In situ assembly of MnO2 nanosheets on sulfur-embedded multichannel carbon nanofiber composites as cathodes for lithium-sulfur batteries

Abstract

Rechargeable lithium-sulfur batteries have been regarded as the promising next generation energy storage system due to their overwhelming advantages in energy density. However, their practical implementations are hindered by severe capacity fading and low sulfur utilization, which are caused by polysulfide shuttling and the insulating nature of sulfur. Herein, sulfur-embedded porous multichannel carbon nanofibers coated with MnO2 nanosheets (CNFs@S/MnO2) are rationally designed and fabricated as cathode for lithium-sulfur battery.

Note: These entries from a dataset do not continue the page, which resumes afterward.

`src/rtl/mx_bus_pkg.sv`:
```
// Shared definitions for the MX bus arbiters: FSM state encoding, master indices
// and the watchdog counter width.
package mx_bus_pkg;

  typedef enum logic [1:0] {
    ARB_IDLE,
    ARB_GNT,
    ARB_BUSY
  } arb_state_t;

  localparam int MX_M_INS  = 0;
  localparam int MX_M_DATA = 1;

  localparam int WD_WIDTH = 16;

endpackage

```
`src/rtl/mx_rr_pick2.sv`:
```
// Two-requester picker: round-robin against the last owner when rr_en is set,
// otherwise requester 0 has fixed priority. Purely combinational.
module mx_rr_pick2 (
  input  logic [1:0] req,
  input  logic       last,
  input  logic       rr_en,
  output logic [1:0] pick
);

  always_comb begin
    pick = 2'b00;
    case (req)
      2'b01:   pick = 2'b01;
      2'b10:   pick = 2'b10;
      // On a tie, the master that did not own the port last time goes next.
      2'b11:   pick = (rr_en && !last) ? 2'b10 : 2'b01;
      default: pick = 2'b00;
    endcase
  end

endmodule

```
`src/rtl/mx_rd_arbiter.sv`:
```
// Two-master read-channel arbiter for the MX bus: instruction fetch (M0) and data (M1)
// share one slave read port, with per-transaction grants and a hung-slave watchdog.
module mx_rd_arbiter
  import mx_bus_pkg::*;
#(
  parameter int ADDR_WIDTH     = 8,
  parameter int DATA_WIDTH     = 8,
  parameter bit ROUND_ROBIN    = 1'b1,
  parameter int TIMEOUT_CYCLES = 255
) (
  input  logic                  clk,
  input  logic                  rst,
  input  logic                  m0_rd_txn_start,
  input  logic [ADDR_WIDTH-1:0] m0_rd_addr,
  output logic [DATA_WIDTH-1:0] m0_rd_data,
  output logic                  m0_rd_ready,
  output logic                  m0_rd_txn_ack,
  output logic                  m0_rd_txn_cpl,
  input  logic                  m1_rd_txn_start,
  input  logic [ADDR_WIDTH-1:0] m1_rd_addr,
  output logic [DATA_WIDTH-1:0] m1_rd_data,
  output logic                  m1_rd_ready,
  output logic                  m1_rd_txn_ack,
  output logic                  m1_rd_txn_cpl,
  output logic                  s_rd_txn_start,
  output logic [ADDR_WIDTH-1:0] s_rd_addr,
  input  logic [DATA_WIDTH-1:0] s_rd_data,
  input  logic                  s_rd_ready,
  input  logic                  s_rd_txn_ack,
  input  logic                  s_rd_txn_cpl,
  output logic [1:0]            grant,
  output logic                  timeout_err
);

  localparam bit                  WD_EN    = (TIMEOUT_CYCLES != 0);
  localparam logic [WD_WIDTH-1:0] WD_LIMIT = WD_EN ? WD_WIDTH'(TIMEOUT_CYCLES - 1) : '0;

  arb_state_t              state_reg, state_next;
  logic [1:0]              grant_reg, grant_next;
  logic [ADDR_WIDTH-1:0]   addr_reg, addr_next;
  logic                    last_reg, last_next;
  logic [WD_WIDTH-1:0]     wd_cnt_reg, wd_cnt_next;

  logic [1:0]              req;
  logic [1:0]              pick;
  logic                    owner;
  logic                    wd_expired;
  logic                    fwd_ack;
  logic                    fwd_cpl;
  logic                    fwd_data_en;
  logic                    abort;

  assign req        = {m1_rd_txn_start, m0_rd_txn_start};
  assign owner      = grant_reg[MX_M_DATA];
  assign wd_expired = WD_EN && (wd_cnt_reg == WD_LIMIT);

  mx_rr_pick2 u_pick (
    .req   (req),
    .last  (last_reg),
    .rr_en (ROUND_ROBIN),
    .pick  (pick)
  );

  always_ff @(posedge clk) begin
    if (rst) begin
      state_reg  <= ARB_IDLE;
      grant_reg  <= 2'b00;
      addr_reg   <= '0;
      last_reg   <= 1'(MX_M_DATA);
      wd_cnt_reg <= '0;
    end else begin
      state_reg  <= state_next;
      grant_reg  <= grant_next;
      addr_reg   <= addr_next;
      last_reg   <= last_next;
      wd_cnt_reg <= wd_cnt_next;
    end
  end

  always_comb begin
    state_next  = state_reg;
    grant_next  = grant_reg;
    addr_next   = addr_reg;
    last_next   = last_reg;
    wd_cnt_next = wd_cnt_reg;
    fwd_ack     = 1'b0;
    fwd_cpl     = 1'b0;
    fwd_data_en = 1'b0;
    abort       = 1'b0;

    case (state_reg)
      ARB_IDLE: begin
        // Late slave strobes are ignored here; only a new request moves the FSM.
        if (|pick) begin
          grant_next  = pick;
          addr_next   = pick[MX_M_DATA] ? m1_rd_addr : m0_rd_addr;
          wd_cnt_next = '0;
          state_next  = ARB_GNT;
        end
      end

      ARB_GNT: begin
        wd_cnt_next = wd_cnt_reg + 1'b1;
        if (wd_expired && !(s_rd_txn_ack && s_rd_txn_cpl)) begin
          // The owner never saw an ack, so it gets ack and cpl together to unblock it.
          abort   = 1'b1;
          fwd_ack = 1'b1;
          fwd_cpl = 1'b1;
        end else if (s_rd_txn_ack) begin
          fwd_ack     = 1'b1;
          fwd_data_en = 1'b1;
          if (s_rd_txn_cpl) begin
            fwd_cpl    = 1'b1;
            state_next = ARB_IDLE;
            grant_next = 2'b00;
            last_next  = owner;
          end else begin
            state_next = ARB_BUSY;
          end
        end
      end

      ARB_BUSY: begin
        wd_cnt_next = wd_cnt_reg + 1'b1;
        if (s_rd_txn_cpl) begin
          fwd_data_en = 1'b1;
          fwd_cpl     = 1'b1;
          state_next  = ARB_IDLE;
          grant_next  = 2'b00;
          last_next   = owner;
        end else if (wd_expired) begin
          abort   = 1'b1;
          fwd_cpl = 1'b1;
        end else begin
          fwd_data_en = 1'b1;
        end
      end

      default: begin
        state_next = ARB_IDLE;
        grant_next = 2'b00;
      end
    endcase

    if (abort) begin
      state_next = ARB_IDLE;
      grant_next = 2'b00;
      last_next  = owner;
    end
  end

  assign s_rd_txn_start = (state_reg == ARB_GNT);
  assign s_rd_addr      = addr_reg;
  assign grant          = grant_reg;
  assign timeout_err    = abort;

  // Response demux: only the current owner ever sees a non-zero response.
  logic [1:0]            m_ack;
  logic [1:0]            m_cpl;
  logic [1:0]            m_ready;
  logic [DATA_WIDTH-1:0] m_data [2];

  for (genvar gi = 0; gi < 2; gi++) begin : g_resp
    assign m_ack[gi]   = fwd_ack & grant_reg[gi];
    assign m_cpl[gi]   = fwd_cpl & grant_reg[gi];
    assign m_ready[gi] = fwd_data_en & grant_reg[gi] & s_rd_ready;
    assign m_data[gi]  = (fwd_data_en & grant_reg[gi]) ? s_rd_data : '0;
  end

  assign m0_rd_txn_ack = m_ack[MX_M_INS];
  assign m0_rd_txn_cpl = m_cpl[MX_M_INS];
  assign m0_rd_ready   = m_ready[MX_M_INS];
  assign m0_rd_data    = m_data[MX_M_INS];
  assign m1_rd_txn_ack = m_ack[MX_M_DATA];
  assign m1_rd_txn_cpl = m_cpl[MX_M_DATA];
  assign m1_rd_ready   = m_ready[MX_M_DATA];
  assign m1_rd_data    = m_data[MX_M_DATA];

endmodule

```
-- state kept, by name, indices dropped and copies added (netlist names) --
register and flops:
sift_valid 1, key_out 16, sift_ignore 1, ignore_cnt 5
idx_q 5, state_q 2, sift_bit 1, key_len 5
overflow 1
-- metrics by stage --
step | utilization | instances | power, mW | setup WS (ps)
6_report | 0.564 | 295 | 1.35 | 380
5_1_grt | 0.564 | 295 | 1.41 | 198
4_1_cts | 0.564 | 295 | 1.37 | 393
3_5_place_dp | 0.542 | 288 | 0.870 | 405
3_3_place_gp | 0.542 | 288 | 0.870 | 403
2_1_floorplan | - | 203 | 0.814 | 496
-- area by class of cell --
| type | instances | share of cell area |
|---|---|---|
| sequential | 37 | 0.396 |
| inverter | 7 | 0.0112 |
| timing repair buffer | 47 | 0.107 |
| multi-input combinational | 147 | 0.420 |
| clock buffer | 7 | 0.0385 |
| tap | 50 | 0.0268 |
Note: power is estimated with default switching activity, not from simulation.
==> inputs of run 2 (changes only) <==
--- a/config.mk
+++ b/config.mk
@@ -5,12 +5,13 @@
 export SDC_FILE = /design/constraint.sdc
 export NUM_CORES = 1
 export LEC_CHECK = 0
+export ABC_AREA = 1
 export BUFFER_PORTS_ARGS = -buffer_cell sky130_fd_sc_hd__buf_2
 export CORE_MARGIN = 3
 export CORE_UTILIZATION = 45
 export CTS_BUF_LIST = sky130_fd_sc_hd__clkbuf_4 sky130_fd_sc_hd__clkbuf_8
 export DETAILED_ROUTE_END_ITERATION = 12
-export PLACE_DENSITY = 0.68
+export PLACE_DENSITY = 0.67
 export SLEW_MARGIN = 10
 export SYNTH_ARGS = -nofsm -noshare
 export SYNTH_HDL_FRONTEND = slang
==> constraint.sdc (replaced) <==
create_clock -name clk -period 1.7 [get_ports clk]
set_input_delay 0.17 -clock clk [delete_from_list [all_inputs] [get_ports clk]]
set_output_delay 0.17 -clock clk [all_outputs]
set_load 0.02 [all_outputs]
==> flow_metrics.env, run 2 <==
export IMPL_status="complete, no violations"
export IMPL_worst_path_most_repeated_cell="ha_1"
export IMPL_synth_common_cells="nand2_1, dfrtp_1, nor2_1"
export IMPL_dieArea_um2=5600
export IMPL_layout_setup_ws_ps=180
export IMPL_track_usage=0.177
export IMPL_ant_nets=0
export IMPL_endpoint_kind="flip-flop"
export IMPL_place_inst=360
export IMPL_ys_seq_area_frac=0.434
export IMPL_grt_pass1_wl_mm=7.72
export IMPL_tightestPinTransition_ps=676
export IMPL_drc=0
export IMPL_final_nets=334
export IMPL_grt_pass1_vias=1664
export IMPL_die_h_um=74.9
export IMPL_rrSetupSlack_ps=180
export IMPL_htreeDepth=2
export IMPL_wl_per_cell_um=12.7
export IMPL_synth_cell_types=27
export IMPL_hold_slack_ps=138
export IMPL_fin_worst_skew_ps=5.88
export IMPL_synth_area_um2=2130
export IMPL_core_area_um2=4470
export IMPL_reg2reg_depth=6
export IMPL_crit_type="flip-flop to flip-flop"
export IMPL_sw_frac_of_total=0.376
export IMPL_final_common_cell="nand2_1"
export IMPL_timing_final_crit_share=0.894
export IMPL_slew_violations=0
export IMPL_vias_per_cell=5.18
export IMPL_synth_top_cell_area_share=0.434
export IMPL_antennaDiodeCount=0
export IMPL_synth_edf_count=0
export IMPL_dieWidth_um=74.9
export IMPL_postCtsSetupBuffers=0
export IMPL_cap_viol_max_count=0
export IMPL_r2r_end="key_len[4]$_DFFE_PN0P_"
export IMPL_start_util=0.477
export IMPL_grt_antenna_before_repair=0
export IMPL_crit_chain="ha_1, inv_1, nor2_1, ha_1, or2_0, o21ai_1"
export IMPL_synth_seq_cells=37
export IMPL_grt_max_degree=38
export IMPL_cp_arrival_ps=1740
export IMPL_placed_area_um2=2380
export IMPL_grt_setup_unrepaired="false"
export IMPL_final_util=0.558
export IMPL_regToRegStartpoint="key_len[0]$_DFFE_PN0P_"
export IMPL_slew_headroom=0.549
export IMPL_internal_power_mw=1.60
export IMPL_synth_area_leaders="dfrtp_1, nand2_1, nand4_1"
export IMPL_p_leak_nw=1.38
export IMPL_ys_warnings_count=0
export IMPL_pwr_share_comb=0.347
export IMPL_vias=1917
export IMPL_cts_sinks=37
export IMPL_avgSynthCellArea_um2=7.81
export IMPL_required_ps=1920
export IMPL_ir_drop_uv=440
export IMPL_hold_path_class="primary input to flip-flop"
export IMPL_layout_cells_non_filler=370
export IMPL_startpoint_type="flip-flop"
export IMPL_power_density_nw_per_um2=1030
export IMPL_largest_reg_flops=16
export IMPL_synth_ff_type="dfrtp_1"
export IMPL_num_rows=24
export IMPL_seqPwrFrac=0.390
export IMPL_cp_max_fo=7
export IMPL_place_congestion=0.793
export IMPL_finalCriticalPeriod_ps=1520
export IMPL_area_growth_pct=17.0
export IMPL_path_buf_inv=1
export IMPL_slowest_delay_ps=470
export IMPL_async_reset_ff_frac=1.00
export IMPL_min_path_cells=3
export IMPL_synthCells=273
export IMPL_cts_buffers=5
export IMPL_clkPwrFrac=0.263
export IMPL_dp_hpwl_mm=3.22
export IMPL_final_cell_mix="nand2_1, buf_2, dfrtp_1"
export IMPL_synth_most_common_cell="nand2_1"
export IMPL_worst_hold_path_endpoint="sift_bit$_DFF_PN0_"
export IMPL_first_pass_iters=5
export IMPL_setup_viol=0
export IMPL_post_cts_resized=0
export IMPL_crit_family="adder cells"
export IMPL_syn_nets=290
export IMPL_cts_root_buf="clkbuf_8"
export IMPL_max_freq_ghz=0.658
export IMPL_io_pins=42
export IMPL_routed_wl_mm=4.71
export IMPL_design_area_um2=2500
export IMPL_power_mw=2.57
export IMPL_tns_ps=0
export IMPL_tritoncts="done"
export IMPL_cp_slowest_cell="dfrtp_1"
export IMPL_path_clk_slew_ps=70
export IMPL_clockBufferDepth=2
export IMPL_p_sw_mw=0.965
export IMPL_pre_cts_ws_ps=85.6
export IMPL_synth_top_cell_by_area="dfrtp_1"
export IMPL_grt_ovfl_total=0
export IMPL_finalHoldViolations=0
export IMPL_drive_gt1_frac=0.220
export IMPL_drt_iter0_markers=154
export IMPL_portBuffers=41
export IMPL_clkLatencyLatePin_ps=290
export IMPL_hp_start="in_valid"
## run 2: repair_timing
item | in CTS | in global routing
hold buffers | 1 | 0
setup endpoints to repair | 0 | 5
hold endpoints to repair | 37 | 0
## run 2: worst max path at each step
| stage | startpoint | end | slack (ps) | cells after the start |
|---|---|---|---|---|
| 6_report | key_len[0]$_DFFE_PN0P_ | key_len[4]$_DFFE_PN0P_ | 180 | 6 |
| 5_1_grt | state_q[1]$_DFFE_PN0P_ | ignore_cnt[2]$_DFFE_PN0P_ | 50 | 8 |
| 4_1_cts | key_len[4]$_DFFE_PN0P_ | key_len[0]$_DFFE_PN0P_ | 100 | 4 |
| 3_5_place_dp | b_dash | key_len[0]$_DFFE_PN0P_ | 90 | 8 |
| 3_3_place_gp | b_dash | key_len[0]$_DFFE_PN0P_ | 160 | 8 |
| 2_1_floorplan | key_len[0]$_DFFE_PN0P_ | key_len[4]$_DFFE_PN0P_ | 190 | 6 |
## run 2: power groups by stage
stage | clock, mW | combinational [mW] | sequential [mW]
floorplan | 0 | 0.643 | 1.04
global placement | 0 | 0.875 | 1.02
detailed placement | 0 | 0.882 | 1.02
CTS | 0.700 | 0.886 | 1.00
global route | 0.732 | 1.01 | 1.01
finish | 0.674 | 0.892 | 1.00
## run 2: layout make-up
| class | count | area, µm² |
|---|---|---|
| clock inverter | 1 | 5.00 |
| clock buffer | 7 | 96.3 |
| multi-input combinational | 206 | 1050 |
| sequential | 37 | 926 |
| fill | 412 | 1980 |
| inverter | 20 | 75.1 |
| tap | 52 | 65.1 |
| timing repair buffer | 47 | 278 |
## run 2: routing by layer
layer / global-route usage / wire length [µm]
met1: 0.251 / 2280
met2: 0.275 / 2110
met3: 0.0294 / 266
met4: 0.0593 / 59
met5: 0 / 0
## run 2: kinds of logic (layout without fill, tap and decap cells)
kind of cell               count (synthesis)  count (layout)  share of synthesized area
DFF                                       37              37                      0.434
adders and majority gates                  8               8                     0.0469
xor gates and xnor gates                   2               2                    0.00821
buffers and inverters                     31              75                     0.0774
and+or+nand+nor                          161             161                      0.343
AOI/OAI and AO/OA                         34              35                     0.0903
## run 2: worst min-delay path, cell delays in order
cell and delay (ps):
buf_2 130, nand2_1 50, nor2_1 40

The high conductivity of porous multichannel carbon nanofibers facilitates the kinetics of electron and ion transport in the electrodes, and the porous structure encapsulates and sequesters sulfur in its interior void space to physically retard the dissolution of high-order polysulfides. Moreover, the MnO2 shell exhibits a combination of physical and chemical adsorption for high-order polysulfides, which could sequester polysulfides leaked from the carbon matrix after long-time charge/discharge cycles, resulting in enhanced cyclic stability. As a result, the electrode delivers a specific capacity of 1286 mA h g−1 at 0.1 C and 728 mA h g−1 at 3 C. And the capacity could remain 774 mA h g−1 after 600 cycles at 1 C.